The first coffee houses are said to have originated in the Middle East, and really began to pick up steam in the Ottoman empire toward the end of the 16th century. There, they were among the scarce venues where people of disparate classes and social strata would mingle. Though dominated by men, this early coffee culture fostered the exchange of ideas and information.
Religious peoples of more-recent centuries promoted the drink as a salve of salvation. Preaching temperance and the faith’s work ethic, Protestants found in coffee an antidote to some of what they believed ailed society. The beverage was also a useful elixir in emerging modern economies. For capitalism, coffee became the flipside of a coin, one that could counterbalance the adverse effects of alcohol on productivity. How many constructive and creative hours are lost to intoxication no one can say, but here was a beverage that seemed to be a boon to the workday.
In “This Is Your Mind on Plants,” author and journalist Michael Pollan writes about coffee’s pivotal place in human history. If a species’ success is judged by how far and wide it gains and maintains a foothold in the world, Pollan argues, then the coffee plant deserves special recognition.
The author writes about the plant as if it were a master strategist in the evolutionary arena, charming homo sapiens and other animals with its stimulative wiles, seducing the animal kingdom into cultivating and conveying coffee across the globe.
The book largely tells of the travails of a tourist (Pollan himself) within the world of wild and homegrown consciousness-altering substances, and java is the first stop. A longtime consumer of coffee himself, this episode documents Pollan’s abrupt abstention from the drink and the results of this experiment.

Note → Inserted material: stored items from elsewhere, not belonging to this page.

File: config.mk
export PLATFORM = sky130hd
export DESIGN_NAME = time_update_seq
export DESIGN_NICKNAME = d
export VERILOG_FILES = /design/src/rtl/time_update_seq.sv
export SDC_FILE = /design/constraint.sdc
export NUM_CORES = 1
export LEC_CHECK = 0
export CAP_MARGIN = 20
export CORE_ASPECT_RATIO = 0.8
export CORE_MARGIN = 2
export CORE_UTILIZATION = 25
export CTS_BUF_LIST = sky130_fd_sc_hd__clkbuf_8
export DETAILED_ROUTE_END_ITERATION = 8
export HOLD_SLACK_MARGIN = 0.03
export PLACE_DENSITY = 0.42
export SYNTH_ARGS = -nofsm -noshare
export SYNTH_HDL_FRONTEND = slang
export SYNTH_SLANG_ARGS = --single-unit
export TNS_END_PERCENT = 30
File: constraint.sdc
create_clock -name clk -period 5.97 [get_ports clk]
set_clock_uncertainty 0.1 [all_clocks]
set_input_delay 1.194 -clock clk [delete_from_list [all_inputs] [get_ports clk]]
set_output_delay 1.194 -clock clk [all_outputs]
set_load 0.02 [all_outputs]
File: src/rtl/time_update_seq.sv
// Time-of-day/date update sequencer: 1 Hz prescaler, one-field-per-clock carry chain, SET-mode adjust.
// Optional leap-year February (29 days when year offset mod 4 == 0) via `define TIME_UPDATE_SEQ_LEAP_EN.
module time_update_seq #(
    parameter int TICK_DIV  = 50_000_000,
    parameter int YEAR_SPAN = 100,
    parameter int YEAR_W    = 7
) (
    input  logic              clk,
    input  logic              rst,
    input  logic              set_mode,
    input  logic [2:0]        field_sel,
    input  logic              inc,
    input  logic              dec,
    output logic [5:0]        sec,
    output logic [5:0]        min,
    output logic [4:0]        hour,
    output logic [4:0]        day,
    output logic [3:0]        month,
    output logic [YEAR_W-1:0] year,
    output logic              busy,
    output logic              upd_done,
    output logic [2:0]        state_o
);

    localparam int CNT_W = $clog2(TICK_DIV);

    typedef enum logic [2:0] {
        IDLE  = 3'd0,
        SEC   = 3'd1,
        MIN   = 3'd2,
        HOUR  = 3'd3,
        DAY   = 3'd4,
        MON   = 3'd5,
        YEAR  = 3'd6,
        CLAMP = 3'd7
    } state_t;

    state_t           state;
    logic [CNT_W-1:0] pre_cnt;
    logic             tick;
    logic             edit_ok;
    logic [4:0]       feb_days;
    logic [4:0]       dim;

    assign state_o = state;

    // Prescaler only runs outside SET mode, so leaving SET always restarts a full second.
    assign tick = !set_mode && (pre_cnt == CNT_W'(TICK_DIV - 1));

    always_ff @(posedge clk) begin
        if (rst || set_mode)
            pre_cnt <= '0;
        else if (pre_cnt == CNT_W'(TICK_DIV - 1))
            pre_cnt <= '0;
        else
            pre_cnt <= pre_cnt + CNT_W'(1);
    end

`ifdef TIME_UPDATE_SEQ_LEAP_EN
    assign feb_days = (year[1:0] == 2'b00) ? 5'd29 : 5'd28;
`else
    assign feb_days = 5'd28;
`endif

    // Shared by run-mode carry, SET day wrap and CLAMP so all three agree.
    function automatic logic [4:0] days_in_month(input logic [3:0] m, input logic [4:0] feb);
        case (m)
            4'd2:                      return feb;
            4'd4, 4'd6, 4'd9, 4'd11:   return 5'd30;
            default:                   return 5'd31;
        endcase
    endfunction

    assign dim = days_in_month(month, feb_days);

    function automatic logic [15:0] wrap_step(input logic [15:0] v, input logic [15:0] lo,
                                              input logic [15:0] hi, input logic up);
        if (up)
            return (v >= hi) ? lo : v + 16'd1;
        else
            return (v <= lo) ? hi : v - 16'd1;
    endfunction

    assign edit_ok = set_mode && (inc ^ dec) && (field_sel < 3'd6);

    always_ff @(posedge clk) begin
        if (rst) begin
            state    <= IDLE;
            sec      <= '0;
            min      <= '0;
            hour     <= '0;
            day      <= 5'd1;
            month    <= 4'd1;
            year     <= '0;
            busy     <= 1'b0;
            upd_done <= 1'b0;
        end else begin
            upd_done <= 1'b0;
            case (state)
                IDLE: begin
                    if (tick) begin
                        state <= SEC;
                        busy  <= 1'b1;
                    end else if (edit_ok) begin
                        // Edits wrap inside the field; no carry into neighbours.
                        case (field_sel)
                            3'd0: sec   <= 6'(wrap_step(16'(sec), 16'd0, 16'd59, inc));
                            3'd1: min   <= 6'(wrap_step(16'(min), 16'd0, 16'd59, inc));
                            3'd2: hour  <= 5'(wrap_step(16'(hour), 16'd0, 16'd23, inc));
                            3'd3: day   <= 5'(wrap_step(16'(day), 16'd1, 16'(dim), inc));
                            3'd4: month <= 4'(wrap_step(16'(month), 16'd1, 16'd12, inc));
                            3'd5: year  <= YEAR_W'(wrap_step(16'(year), 16'd0,
                                                             16'(YEAR_SPAN - 1), inc));
                            default: ;
                        endcase
                        state <= CLAMP;
                        busy  <= 1'b1;
                    end
                end
                SEC: begin
                    if (sec == 6'd59) begin
                        sec   <= '0;
                        state <= MIN;
                    end else begin
                        sec      <= sec + 6'd1;
                        state    <= IDLE;
                        busy     <= 1'b0;
                        upd_done <= 1'b1;
                    end
                end
                MIN: begin
                    if (min == 6'd59) begin
                        min   <= '0;
                        state <= HOUR;
                    end else begin
                        min      <= min + 6'd1;
                        state    <= IDLE;
                        busy     <= 1'b0;
                        upd_done <= 1'b1;
                    end
                end
                HOUR: begin
                    if (hour == 5'd23) begin
                        hour  <= '0;
                        state <= DAY;
                    end else begin
                        hour     <= hour + 5'd1;
                        state    <= IDLE;
                        busy     <= 1'b0;
                        upd_done <= 1'b1;
                    end
                end
                DAY: begin
                    if (day >= dim) begin
                        day   <= 5'd1;
                        state <= MON;
                    end else begin
                        day      <= day + 5'd1;
                        state    <= IDLE;
                        busy     <= 1'b0;
                        upd_done <= 1'b1;
                    end
                end
                MON: begin
                    if (month == 4'd12) begin
                        month <= 4'd1;
                        state <= YEAR;
                    end else begin
                        month    <= month + 4'd1;
                        state    <= IDLE;
                        busy     <= 1'b0;
                        upd_done <= 1'b1;
                    end
                end
                YEAR: begin
                    if (year == YEAR_W'(YEAR_SPAN - 1))
                        year <= '0;
                    else
                        year <= year + YEAR_W'(1);
                    state    <= IDLE;
                    busy     <= 1'b0;
                    upd_done <= 1'b1;
                end
                CLAMP: begin
                    // A month/year edit can leave day past the new month's end.
                    if (day > dim)
                        day <= dim;
                    state    <= IDLE;
                    busy     <= 1'b0;
                    upd_done <= 1'b1;
                end
                default: begin
                    state <= IDLE;
                    busy  <= 1'b0;
                end
            endcase
        end
    end

endmodule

Among the effects, he writes, is feeling like an “unsharpened pencil” throughout the day.
The character of Natick’s Coffee With a Purpose seems to summon the spirit of those Ottoman cafés of old. Many of CWAP’s regular attendees are town meeting members.
Speakers are sometimes invited on the Zoom calls, visitors who have causes they’re seeking to promote, or human-interest stories that CWAP members would like to learn more about. Other guests have included candidates running for local office, visiting via video to set out their policy agendas.
Recent conversation centered around the impending November elections, and the ballot measures that would accompany them.
But as anyone with recent Zoom call experience can attest, keeping such meetings organized and on point doesn’t happen on its own. Generally, CWAP meetings are held Mondays and consist of about ten regular attendees.
“I tend to kind of moderate the sessions,” said Doug Hanna, a Natick resident and longtime CWAP attendee. “Sometimes we get off track a bunch,” he laughed.
Natick resident Martin Kessel organizes and runs the meetings with Hanna, the two scheduling speakers and seeking to keep discussions focused. They assumed those roles when Pat Conaway stepped away from the group. Conaway, a Natick resident still very active in the community, founded CWAP.
Its meetings then were held at Natick’s Common Street Spiritual Center, but have been online since Covid.
“We would like to see each other in person,” said Kessel, but added that there’s no urgency to do away with the Zoom format. Meeting virtually, however, has brought some unexpected benefits. CWAP sessions are now archived online in a dedicated Youtube channel, and can be accessed by anyone. And guest speakers, of course, can now take part in the process from anywhere.
The focus of CWAP’s core group, however, remains advocacy and issues near and dear to home.
“Each of us is involved in some local project,” said Kessel, who also is the chair of the town’s Open Space Committee. “The people tend to be advocates.”